Miscarriages are far more common than you probably think, in fact the statistics are pretty staggering as it affects 1 in 4 women – but why don’t we talk about this? why do we think this has to be kept a shameful secret? Why is it any different from a death of a loved one?
2012- At 5am desperate for the toilet yet again, I take the test! Showing up negative with just one line I tossed the test into the bin and hopped back into bed. 7am, back to the toilet one last check at that test and there it was two lines – POSITIVE.
All different emotions running through my head. I placed the test onto the table for my partner to see and of course his first reaction “ Are we having a baby?!”. Happy in our own little bubble yet we had no idea of what was to come…
Week 8 – Strong cramps came out of nowhere on and off for 3 hours, we decided to take a trip down to the hospital to check everything was ok. My heart started racing as the doctor scanned me in the ever so quiet room, the doctor said i would like to do an internal scan as this is more accurate…
Staring at the screen in silence for what felt like for a year, the doctor said i am really sorry there is no heartbeat. 7 weeks and 3 days my baby’s heart stopped beating.

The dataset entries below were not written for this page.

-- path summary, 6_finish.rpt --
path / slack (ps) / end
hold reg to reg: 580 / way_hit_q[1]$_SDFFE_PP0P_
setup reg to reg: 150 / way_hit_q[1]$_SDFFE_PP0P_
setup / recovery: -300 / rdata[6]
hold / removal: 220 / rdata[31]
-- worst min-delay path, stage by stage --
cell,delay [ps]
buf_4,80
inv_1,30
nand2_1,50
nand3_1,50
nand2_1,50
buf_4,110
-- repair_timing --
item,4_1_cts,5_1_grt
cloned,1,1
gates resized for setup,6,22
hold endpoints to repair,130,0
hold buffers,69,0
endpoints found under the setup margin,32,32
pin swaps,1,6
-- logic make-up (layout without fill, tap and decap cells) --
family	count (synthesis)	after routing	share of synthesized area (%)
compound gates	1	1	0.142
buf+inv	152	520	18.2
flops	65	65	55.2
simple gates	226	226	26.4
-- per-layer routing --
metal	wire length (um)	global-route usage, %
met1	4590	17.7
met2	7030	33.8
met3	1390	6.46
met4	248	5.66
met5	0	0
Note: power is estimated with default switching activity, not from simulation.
### src/common/icache_pkg.sv
package icache_pkg;

    // address split, tag | index | offset
    localparam int TAG_W    = 23;
    localparam int INDEX_W  = 6;
    localparam int OFFSET_W = 3;

    localparam int NUM_SETS = 64;

    // one way holds a line of two words
    localparam int WORD_W = 32;
    localparam int LINE_W = 64;

    // byte address toward memory
    localparam int ADDR_W = 32;

    // controller states
    typedef enum logic [1:0] {
        IDLE    = 2'd0,
        LOOKUP  = 2'd1,
        MISS    = 2'd2,
        REPLACE = 2'd3
    } icache_state_t;

endpackage
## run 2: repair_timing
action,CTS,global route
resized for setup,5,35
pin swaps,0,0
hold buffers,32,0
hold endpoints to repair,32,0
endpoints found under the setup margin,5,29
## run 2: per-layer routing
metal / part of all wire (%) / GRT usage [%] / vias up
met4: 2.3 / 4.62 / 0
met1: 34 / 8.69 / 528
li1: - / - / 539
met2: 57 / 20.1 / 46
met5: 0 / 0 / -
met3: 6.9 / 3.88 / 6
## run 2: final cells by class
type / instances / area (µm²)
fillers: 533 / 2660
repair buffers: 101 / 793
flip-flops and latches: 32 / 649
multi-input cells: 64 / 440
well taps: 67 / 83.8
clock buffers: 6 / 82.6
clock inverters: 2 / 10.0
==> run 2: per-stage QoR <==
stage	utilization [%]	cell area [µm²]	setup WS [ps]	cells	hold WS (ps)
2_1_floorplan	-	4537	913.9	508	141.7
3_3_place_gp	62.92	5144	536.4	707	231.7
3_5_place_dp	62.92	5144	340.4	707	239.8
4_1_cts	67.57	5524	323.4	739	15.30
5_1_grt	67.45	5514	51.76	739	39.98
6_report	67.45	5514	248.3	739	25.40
===== config.mk =====
export PLATFORM = sky130hd
export DESIGN_NAME = rab_top
export DESIGN_NICKNAME = d
export VERILOG_FILES = /design/src/design/rab_pkg.sv /design/src/design/rab_stage_if.sv /design/src/design/rab_port_arbiter.sv /design/src/design/rab_slice_table.sv /design/src/design/rab_decision_fsm.sv /design/src/design/rab_top.sv
export VERILOG_INCLUDE_DIRS = /design/src /design/src/design
export SDC_FILE = /design/constraint.sdc
export NUM_CORES = 2
export LEC_CHECK = 0
export BUFFER_PORTS_ARGS = -buffer_cell sky130_fd_sc_hd__clkbuf_2
export CELL_PAD_IN_SITES_DETAIL_PLACEMENT = 1
export CELL_PAD_IN_SITES_GLOBAL_PLACEMENT = 1
export CORE_ASPECT_RATIO = 0.8
export CORE_UTILIZATION = 48
export DETAILED_ROUTE_END_ITERATION = 6
export PLACE_DENSITY = 0.85
export SYNTH_ARGS = -nofsm -noshare
export SYNTH_HDL_FRONTEND = slang
export SYNTH_SLANG_ARGS = --single-unit

===== constraint.sdc =====
create_clock -name Clk_CI -period 9.84 [get_ports Clk_CI]
set_input_delay 0.984 -clock Clk_CI [delete_from_list [all_inputs] [get_ports Clk_CI]]
set_output_delay 0.984 -clock Clk_CI [all_outputs]
set_load 0.01 [all_outputs]
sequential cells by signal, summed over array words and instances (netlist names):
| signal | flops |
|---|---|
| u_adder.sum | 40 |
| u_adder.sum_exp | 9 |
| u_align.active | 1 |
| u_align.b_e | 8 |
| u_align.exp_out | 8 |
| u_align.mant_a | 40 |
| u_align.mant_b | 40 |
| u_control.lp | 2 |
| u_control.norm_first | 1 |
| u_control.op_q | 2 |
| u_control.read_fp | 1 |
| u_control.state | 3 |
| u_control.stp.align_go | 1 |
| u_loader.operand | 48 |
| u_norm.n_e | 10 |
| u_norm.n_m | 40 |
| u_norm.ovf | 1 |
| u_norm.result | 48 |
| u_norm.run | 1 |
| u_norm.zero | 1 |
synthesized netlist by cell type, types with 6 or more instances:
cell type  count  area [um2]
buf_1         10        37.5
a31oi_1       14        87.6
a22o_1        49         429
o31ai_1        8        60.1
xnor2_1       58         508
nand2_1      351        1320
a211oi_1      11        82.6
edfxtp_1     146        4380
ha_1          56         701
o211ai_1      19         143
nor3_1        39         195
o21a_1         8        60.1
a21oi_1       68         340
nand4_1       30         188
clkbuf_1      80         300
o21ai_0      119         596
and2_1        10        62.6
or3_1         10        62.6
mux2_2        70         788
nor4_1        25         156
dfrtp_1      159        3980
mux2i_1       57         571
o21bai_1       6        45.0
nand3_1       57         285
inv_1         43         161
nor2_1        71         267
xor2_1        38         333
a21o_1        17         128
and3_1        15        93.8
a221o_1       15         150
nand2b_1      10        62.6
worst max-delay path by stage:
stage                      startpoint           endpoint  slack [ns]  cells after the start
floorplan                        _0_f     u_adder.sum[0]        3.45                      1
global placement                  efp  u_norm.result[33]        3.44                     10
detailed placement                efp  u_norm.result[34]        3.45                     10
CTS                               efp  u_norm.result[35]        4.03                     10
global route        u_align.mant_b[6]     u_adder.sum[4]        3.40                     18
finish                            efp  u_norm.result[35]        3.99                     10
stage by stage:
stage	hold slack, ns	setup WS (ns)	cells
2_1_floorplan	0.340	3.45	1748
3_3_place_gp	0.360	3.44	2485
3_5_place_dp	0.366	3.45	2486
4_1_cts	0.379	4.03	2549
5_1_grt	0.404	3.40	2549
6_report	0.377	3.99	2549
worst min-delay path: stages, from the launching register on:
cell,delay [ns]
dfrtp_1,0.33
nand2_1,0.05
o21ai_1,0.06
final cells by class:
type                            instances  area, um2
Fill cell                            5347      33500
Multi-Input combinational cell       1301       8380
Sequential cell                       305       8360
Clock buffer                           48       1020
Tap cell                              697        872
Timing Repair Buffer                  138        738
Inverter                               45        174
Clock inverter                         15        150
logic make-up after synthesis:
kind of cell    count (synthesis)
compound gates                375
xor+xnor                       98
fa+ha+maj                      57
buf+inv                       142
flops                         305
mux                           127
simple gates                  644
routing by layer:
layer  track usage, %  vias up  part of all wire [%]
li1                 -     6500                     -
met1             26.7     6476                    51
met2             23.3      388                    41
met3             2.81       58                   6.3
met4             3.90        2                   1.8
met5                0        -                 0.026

There are no words to describe how i felt , i walked out of that hospital and sat on a bench and cried like i had never cried before. I went home and decided i wanted a second opinion what if they was wrong, what if their machine wasn’t good enough, what if the doctor just missed it i kept saying.
10 days later I had a second opinion and again I was still measuring 7 weeks and 3 days, this time
Later that day i got taken down for a D&C, lying on the operation table staring at that big bright light above me waiting to be put to sleep, the tears rolling down my face just wanting it all to go away.
7 years later and the pain still hasn’t completely gone away, forever i will remember that day, the doctors face, that big bright light and the heartache i felt. The Procedure left me with what i can only characterize as loneliness. It’s a unique feeling, a bad feeling that will never be able to be fully explained.
2017- Falling pregnant the first month of trying, how did we get so lucky I thought. Over the moon the first month off birth control and we got blessed with two pink lines! Telling all our family and friends as we were full of happiness to be expanding our family. Exactly a week after taking the test, standing washing the dishes i get a strong cramp and a gush run through me, I instantly crossed my legs and sat down. I looked down and realised i was bleeding! Sitting on the toilet in total shock this was happening heart racing and tears starting to roll down my face, i knew exactly what was happening, I was losing my baby all over again. 2 weeks , 2 WHOLE weeks i was bleeding , heavy clots , strong cramps and that was it my pregnancy had ended once again.
People may read this and say “ Ew that’s too much information , that should be kept to yourself” but this is happening every minute and every day leaving women feeling alone and helpless. Sharing an experience and delivering an honest account is an enormous comfort and by sharing my story i hope more of you strong women out there can share your story and help us bring awareness to miscarriage and know we are not alone at this heartbreaking time.
After two previous Miscarriages I now have two happy and healthy children, So to all the women going through this right now just know that miscarriage does not mean you are infertile and that your time won’t come because it will, Miscarriage is just a sad act of nature that cannot be controlled.